Done Adding Additional Store
Successfully signed: C:\ICS\IM6000\filter\objfre_win7_AMD64\amd64\icsflt.sys

这是证书,看起来和原来的很像。

这是清晰显示摘要算法的 SHA256 的基本证书。证书来自构建机器。 “Windows Boot Manager”的第一张截图来自测试机。

以下是我在 Digi Certs 网站上使用的一些链接。

Dual Signing SHA256 and SHA1

Sign Code SignTool.exe Command Line

Installing Code Signing Certificate

这是有效的过期证书视图。

这是良好/工作驱动程序的驱动程序属性数字签名。

您可以将它们区分开来,因为我将好的/工作的那一个重命名为 icflt-good.sys。除了公司名称、日期和证书颁发机构 (CA) 之外,两者看起来相同,但 Windows 7 使用来自 Digi Cert 的新证书。

这是前面signtool.exe 命令行的代码,我注释掉了。

@echo on

@REM see "How to Release-Sign a Driver Package" and "Release-Signing a Driver through an Embedded Signature in Windows DDK"
@REM despite the store's name seems to be Personal we should use MY when using Signtool. Otherwise the certificate is not found.
@REM when Personal store is created with makecert, another Personal is created.

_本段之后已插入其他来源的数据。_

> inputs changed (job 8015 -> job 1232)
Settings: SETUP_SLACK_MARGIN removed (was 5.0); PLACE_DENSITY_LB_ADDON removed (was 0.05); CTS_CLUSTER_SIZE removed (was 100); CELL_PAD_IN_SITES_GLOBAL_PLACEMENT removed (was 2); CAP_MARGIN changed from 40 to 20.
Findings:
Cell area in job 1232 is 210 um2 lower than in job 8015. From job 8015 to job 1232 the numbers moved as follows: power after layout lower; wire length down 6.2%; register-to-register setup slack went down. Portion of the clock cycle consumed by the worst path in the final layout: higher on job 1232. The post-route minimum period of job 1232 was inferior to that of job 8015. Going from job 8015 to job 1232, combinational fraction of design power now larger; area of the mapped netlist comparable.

Weird.
@REM Signtool sign /v /ac MSCV-GlobalSign.cer /s MY /sha1 5250f1a5ddd11e3e4e924757e6da1c43dd3487c0 /t http://timestamp.globalsign.com/scripts/timstamp.dll %mydriverpath%
@REM Signtool sign /v /ac MSCV-GlobalSign.cer /s MY /sha1 5D743B02DCDE74B16D133BDFEB2E1C5F6F44E966 /t http://timestamp.globalsign.com/scripts/timstamp.dll %mydriverpath%

@REM check $\IM6000\Certificate\current for the exact file names and password
@REM Signtool sign /v /ac %PROJECT_DIR%\..\Certificate\current\MSCV-GlobalSign.cer /f %PROJECT_DIR%\..\Certificate\current\OS201602156091.pfx /p 1C73295775925A7EE1C6D35ADF9DF611A55A60B8 /t http://timestamp.globalsign.com/scripts/timstamp.dll %mydriverpath%
@REM Signtool sign /v /ac %PROJECT_DIR%\..\Certificate\current\GlobalSignRootCA.crt /f %PROJECT_DIR%\..\Certificate\current\OS201701106786.pfx /p ICScertificate2017 /t http://timestamp.globalsign.com/scripts/timstamp.dll %mydriverpath%
@REM Signtool sign /v /fd sha256 /ac %PROJECT_DIR%\..\Certificate\current\GlobalSignRootCA.crt /f %PROJECT_DIR%\..\Certificate\current\OS201701106786.pfx /p ICScertificate2017 /tr http://timestamp.globalsign.com/scripts/timstamp.dll?td=sha256 /td sha256 %mydriverpath%

【问题讨论】:

    标签: windows visual-studio code-signing device-driver signtool


    【解决方案1】:

    经过大量研究,我发现了问题所在。 (请对问题竖起大拇指,特别是回答。)

    签署内核级驱动程序需要使用/AC 开关进行交叉签名,附加证书会创建到 Microsoft 根证书的交叉证书链。

    相关链接:

    Microsoft Cross Certificate Links

    注意:以下链接中的文章有误。指纹不需要匹配。但是,Issuer 需要完全匹配。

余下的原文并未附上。